En aquellos momentos se rescató el concepto de síndrome de la cabaña: una especie de fobia colectiva a volver a juntarnos entre nosotros. Parece como si muchos hubiésemos preferido seguir para siempre en la seguridad del hogar. El fenómeno era adaptativo: durante la pandemia, muchos entramos en un estado similar a la ataraxia, esa ausencia de ideal para aguantar los malos momentos. Desde los budistas hasta los estoicos, muchas escuelas de pensamiento han reivindicado la carencia de anhelos como técnica para soslayar la frustración, la evitación de la ira para aceptar lo que no podemos cambiar y la pasividad que lleva al sosiego interior. Era un estado que se aclimataba a aquellos momentos, la reacción normal ante circunstancias anormales. Pero por suerte, no duró mucho: en cuanto las nubes se despejaron, volvimos a desear hacer planes, a enfadarnos cuando las cosas no iban como queríamos y a ser proactivos en la búsqueda de nuestra alegría de vivir.

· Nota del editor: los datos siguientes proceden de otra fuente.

[src/hw/rtl/tsd_pkg.sv]
// Shared types and codes for the token scanner automaton.
`default_nettype none

package tsd_pkg;

	localparam int unsigned StateW = 5;
	localparam int unsigned KindW  = 2;
	localparam int unsigned ClassW = 3;

	// Automaton states
	localparam logic [StateW-1:0] ST_START    = 5'd0;
	localparam logic [StateW-1:0] ST_IDENT    = 5'd1;
	localparam logic [StateW-1:0] ST_INT      = 5'd2;
	localparam logic [StateW-1:0] ST_DEC      = 5'd3;
	localparam logic [StateW-1:0] ST_STAR     = 5'd4;
	localparam logic [StateW-1:0] ST_POW      = 5'd5;
	localparam logic [StateW-1:0] ST_SLASH    = 5'd6;
	localparam logic [StateW-1:0] ST_MINUS    = 5'd7;
	localparam logic [StateW-1:0] ST_PLUS     = 5'd8;
	localparam logic [StateW-1:0] ST_COMMA    = 5'd9;
	localparam logic [StateW-1:0] ST_SEMI     = 5'd10;
	localparam logic [StateW-1:0] ST_LPAREN   = 5'd11;
	localparam logic [StateW-1:0] ST_RPAREN   = 5'd12;
	localparam logic [StateW-1:0] ST_COMMENT  = 5'd13;
	localparam logic [StateW-1:0] ST_EXP      = 5'd14;
	localparam logic [StateW-1:0] ST_EXP_SIGN = 5'd15;
	localparam logic [StateW-1:0] ST_EXP_DIG  = 5'd16;

	// State kinds
	localparam logic [KindW-1:0] KIND_START  = 2'd0;
	localparam logic [KindW-1:0] KIND_ACCEPT = 2'd1;
	localparam logic [KindW-1:0] KIND_INTER  = 2'd2;

	// Token classes
	localparam logic [ClassW-1:0] CLS_NONE     = 3'd0;
	localparam logic [ClassW-1:0] CLS_IDENT    = 3'd1;
	localparam logic [ClassW-1:0] CLS_LITERAL  = 3'd2;
	localparam logic [ClassW-1:0] CLS_OPERATOR = 3'd3;
	localparam logic [ClassW-1:0] CLS_PUNCT    = 3'd4;
	localparam logic [ClassW-1:0] CLS_COMMENT  = 3'd5;

	// Character constants
	localparam logic [7:0] CH_UNDERSCORE = 8'h5F;
	localparam logic [7:0] CH_DOT        = 8'h2E;
	localparam logic [7:0] CH_LOW_E      = 8'h65;
	localparam logic [7:0] CH_UP_E       = 8'h45;
	localparam logic [7:0] CH_STAR       = 8'h2A;
	localparam logic [7:0] CH_SLASH      = 8'h2F;
	localparam logic [7:0] CH_PLUS       = 8'h2B;
	localparam logic [7:0] CH_MINUS      = 8'h2D;
	localparam logic [7:0] CH_COMMA      = 8'h2C;
	localparam logic [7:0] CH_SEMI       = 8'h3B;
	localparam logic [7:0] CH_LPAREN     = 8'h28;
	localparam logic [7:0] CH_RPAREN     = 8'h29;

	// Outcome of one character step
	typedef struct packed {
		logic              took;
		logic [StateW-1:0] state;
		logic [KindW-1:0]  kind;
		logic [ClassW-1:0] cls;
	} tsd_step_t;

endpackage

`default_nettype wire

[src/hw/rtl/tsd_next.sv]
// Next-state and state classification logic of the token scanner automaton.
`default_nettype none

module tsd_next (
	input  logic [tsd_pkg::StateW-1:0] state,
	input  logic [7:0]                 char_in,
	input  logic                       start_token,
	output tsd_pkg::tsd_step_t         step
);
	import tsd_pkg::*;

	logic              is_letter;
	logic              is_digit;
	logic              is_e;
	logic [StateW-1:0] base;
	logic [StateW-1:0] nx;
	logic              move;
	logic [StateW-1:0] fin;
	logic [ClassW-1:0] cls;

	// Classify the character
	assign is_letter = (char_in >= 8'h61 && char_in <= 8'h7A)
		|| (char_in >= 8'h41 && char_in <= 8'h5A) || char_in == CH_UNDERSCORE;
	assign is_digit  = char_in >= 8'h30 && char_in <= 8'h39;
	assign is_e      = char_in == CH_LOW_E || char_in == CH_UP_E;

	// Restart at the start state when a new token begins
	assign base = start_token ? ST_START : state;

	// Decode the transition
	always_comb begin
		nx   = base;
		move = 1'b1;
		unique case (base)
			ST_START: begin
				if (is_letter)                 nx = ST_IDENT;
				else if (is_digit)             nx = ST_INT;
				else if (char_in == CH_STAR)   nx = ST_STAR;
				else if (char_in == CH_SLASH)  nx = ST_SLASH;
				else if (char_in == CH_PLUS)   nx = ST_PLUS;
				else if (char_in == CH_MINUS)  nx = ST_MINUS;
				else if (char_in == CH_COMMA)  nx = ST_COMMA;
				else if (char_in == CH_SEMI)   nx = ST_SEMI;
				else if (char_in == CH_LPAREN) nx = ST_LPAREN;
				else if (char_in == CH_RPAREN) nx = ST_RPAREN;
				else                           move = 1'b0;
			end
			ST_IDENT: begin
				if (is_letter || is_digit) nx = ST_IDENT;
				else                       move = 1'b0;
			end
			ST_INT: begin
				if (char_in == CH_DOT) nx = ST_DEC;
				else if (is_digit)     nx = ST_INT;
				else if (is_e)         nx = ST_EXP;
				else                   move = 1'b0;
			end
			ST_DEC: begin
				if (is_digit)  nx = ST_DEC;
				else if (is_e) nx = ST_EXP;
				else           move = 1'b0;
			end
			ST_STAR: begin
				if (char_in == CH_STAR) nx = ST_POW;
				else                    move = 1'b0;
			end
			ST_SLASH: begin
				if (char_in == CH_SLASH) nx = ST_COMMENT;
				else                     move = 1'b0;
			end
			ST_MINUS: begin
				if (char_in == CH_MINUS) nx = ST_COMMENT;
				else                     move = 1'b0;
			end
			ST_EXP: begin
				if (char_in == CH_PLUS || char_in == CH_MINUS) nx = ST_EXP_SIGN;
				else if (is_digit)                             nx = ST_EXP_DIG;
				else                                           move = 1'b0;
			end
			ST_EXP_SIGN, ST_EXP_DIG: begin
				if (is_digit) nx = ST_EXP_DIG;
				else          move = 1'b0;
			end
			default: begin
				move = 1'b0;
			end
		endcase
	end

	assign fin = move ? nx : base;

	// Map the resulting state to its token class
	always_comb begin
		case (fin)
			ST_IDENT:                        cls = CLS_IDENT;
			ST_INT, ST_DEC, ST_EXP_DIG:      cls = CLS_LITERAL;
			ST_STAR, ST_POW, ST_SLASH,
			ST_MINUS, ST_PLUS:               cls = CLS_OPERATOR;
			ST_COMMA, ST_SEMI, ST_LPAREN,
			ST_RPAREN:                       cls = CLS_PUNCT;
			ST_COMMENT:                      cls = CLS_COMMENT;
			default:                         cls = CLS_NONE;
		endcase
	end

	assign step.took  = move;
	assign step.state = fin;
	assign step.cls   = cls;
	assign step.kind  = (fin == ST_START) ? KIND_START
		: (cls != CLS_NONE) ? KIND_ACCEPT : KIND_INTER;

endmodule

`default_nettype wire

[src/hw/rtl/token_scanner_dfa_core.sv]
// Token scanner automaton core: input register, step logic and result register.
// Each word carries one character and a start-of-token flag; the core reports
// whether the automaton moved, the state after the character, its kind and its
// token class. One word is taken per cycle while the output is not stalled: a
// word is held in the input register, the state update and the result are
// computed from it combinationally, and the result is captured in the output
// register when the output register is free. A stalled result holds the input
// register, and the input stalls only while both registers are full and the
// output is stalled. The state register is the only feedback path, so the rate
// is set by one pass through the character decode and state case.
`default_nettype none

module token_scanner_dfa_core (
	input  logic                        clk,
	input  logic                        arst_n,
	input  logic                        in_valid,
	output logic                        in_stall,
	input  logic [7:0]                  char_in,
	input  logic                        start_token,
	output logic                        out_valid,
	input  logic                        out_stall,
	output logic                        took_step,
	output logic [tsd_pkg::StateW-1:0]  dfa_state,
	output logic [tsd_pkg::KindW-1:0]   state_kind,
	output logic [tsd_pkg::ClassW-1:0]  token_class
);
	import tsd_pkg::*;

	logic              valid_s1;
	logic [7:0]        char_s1;
	logic              start_s1;
	logic [StateW-1:0] state_q;
	logic              out_valid_q;
	tsd_step_t         res_q;
	tsd_step_t         step;
	logic              advance;

	// Move the input word on when the result register is free
	assign advance  = !out_valid_q || !out_stall;
	assign in_stall = valid_s1 && !advance;

	// Hold the input word
	always_ff @(posedge clk or negedge arst_n) begin
		if (!arst_n) begin
			valid_s1 <= 1'b0;
		end else if (advance || !valid_s1) begin
			valid_s1 <= in_valid;
		end
	end

	always_ff @(posedge clk) begin
		if ((advance || !valid_s1) && in_valid) begin
			char_s1  <= char_in;
			start_s1 <= start_token;
		end
	end

	tsd_next u_next (
		.state       (state_q),
		.char_in     (char_s1),
		.start_token (start_s1),
		.step        (step)
	);

	// Advance the automaton state and the result valid
	always_ff @(posedge clk or negedge arst_n) begin
		if (!arst_n) begin
			state_q     <= ST_START;
			out_valid_q <= 1'b0;
		end else if (advance) begin
			out_valid_q <= valid_s1;
			if (valid_s1) begin
				state_q <= step.state;
			end
		end
	end

	// Capture the result word
	always_ff @(posedge clk) begin
		if (advance && valid_s1) begin
			res_q <= step;
		end
	end

	assign out_valid   = out_valid_q;
	assign took_step   = res_q.took;
	assign dfa_state   = res_q.state;
	assign state_kind  = res_q.kind;
	assign token_class = res_q.cls;

endmodule

`default_nettype wire
==> src/sv/double_ended_queue_unit_macros.svh <==
// ---------------------------------------------------------------------------
// Assertion macros for the double-ended queue unit
// Concurrent property wrappers, compiled out when ASSERT_OFF is defined.
// ---------------------------------------------------------------------------
`ifndef DOUBLE_ENDED_QUEUE_UNIT_MACROS_SVH
`define DOUBLE_ENDED_QUEUE_UNIT_MACROS_SVH

`ifndef ASSERT_OFF

// same-cycle implication
`define DEQ_ASSERT_IMPL(lbl, clk, rst_n, ante, cons) \
    lbl: assert property (@(posedge clk) disable iff (!rst_n) (ante) |-> (cons)) \
        else $error("deque assertion failed");

// next-cycle implication
`define DEQ_ASSERT_NEXT(lbl, clk, rst_n, ante, cons) \
    lbl: assert property (@(posedge clk) disable iff (!rst_n) (ante) |=> (cons)) \
        else $error("deque assertion failed");

`else

`define DEQ_ASSERT_IMPL(lbl, clk, rst_n, ante, cons)
`define DEQ_ASSERT_NEXT(lbl, clk, rst_n, ante, cons)

`endif

`endif

==> src/sv/deq_pkg.sv <==
// ---------------------------------------------------------------------------
// Deque package
// Operation codes, controller states, command struct and default sizes.
// ---------------------------------------------------------------------------
package deq_pkg;

    localparam int CAPACITY_DEF   = 16;
    localparam int DATA_WIDTH_DEF = 32;

    // fixed port widths
    localparam int MODE_W = 3;
    localparam int DATA_W = 32;
    localparam int OCC_W  = 5;

    typedef enum logic [MODE_W-1:0] {
        MODE_PUSH_FRONT = 3'd0,
        MODE_PUSH_REAR  = 3'd1,
        MODE_POP_FRONT  = 3'd2,
        MODE_POP_REAR   = 3'd3,
        MODE_PEEK_FRONT = 3'd4,
        MODE_PEEK_REAR  = 3'd5
    } t_mode;

    typedef enum logic {
        ST_IDLE = 1'b0,
        ST_RESP = 1'b1
    } t_state;

    typedef struct packed {
        logic exec;     // operation transfer taken this cycle
        logic respond;  // result is on the output ports
    } t_cmd;

endpackage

Aun así, en aquellos momentos muchos analistas nos recordaron el ejemplo de los hikikomoris, los adolescentes de Japón que se encierran en alguna habitación de su casa abrumados por el mundo exterior y no vuelven a salir en meses. Cientos de artículos periodísticos nos advertían de que quienes se apuntaron a esa forma extrema japonesa de fobia social acabaron por acostumbrarse a que la familia, resignada, se dedicara a pasarles comida. Por su parte, preferían asegurarse de que disponían de todo lo necesario para llevar una buena vida moderna: Play Station, juegos de ordenador, Internet... Nos inquietaron con la idea de que la sociedad corría el riesgo de «hikikomorizarse».

Cuenta Adolfo Bioy Casares que uno de los textos más antiguos de la historia de la humanidad es una tablilla babilónica en la que alguien se lamenta del rumbo que está tomando el mundo. Según el anónimo quejica, las nuevas generaciones han perdido todos los valores y el mundo se encamina a su fin. Es un hecho constatado: la queja intergeneracional es un placer onanista que llevamos ejerciendo desde hace miles de años. Para obtener gusto en esta práctica, buscamos siempre un archienemigo cultural, una costumbre de «los jóvenes de hoy en día» que nos negamos a entender porque está fuera de nuestro universo mental. El adversario de los que tenemos más de cuarenta años son las nuevas tecnologías. Los influencers sociales de las generaciones anteriores a los millennials hablan una y otra vez del aislamiento que producen las nuevas tecnologías. De hecho, protestaban contra esa supuesta hikikomorización social mucho antes de que llegara el coronavirus.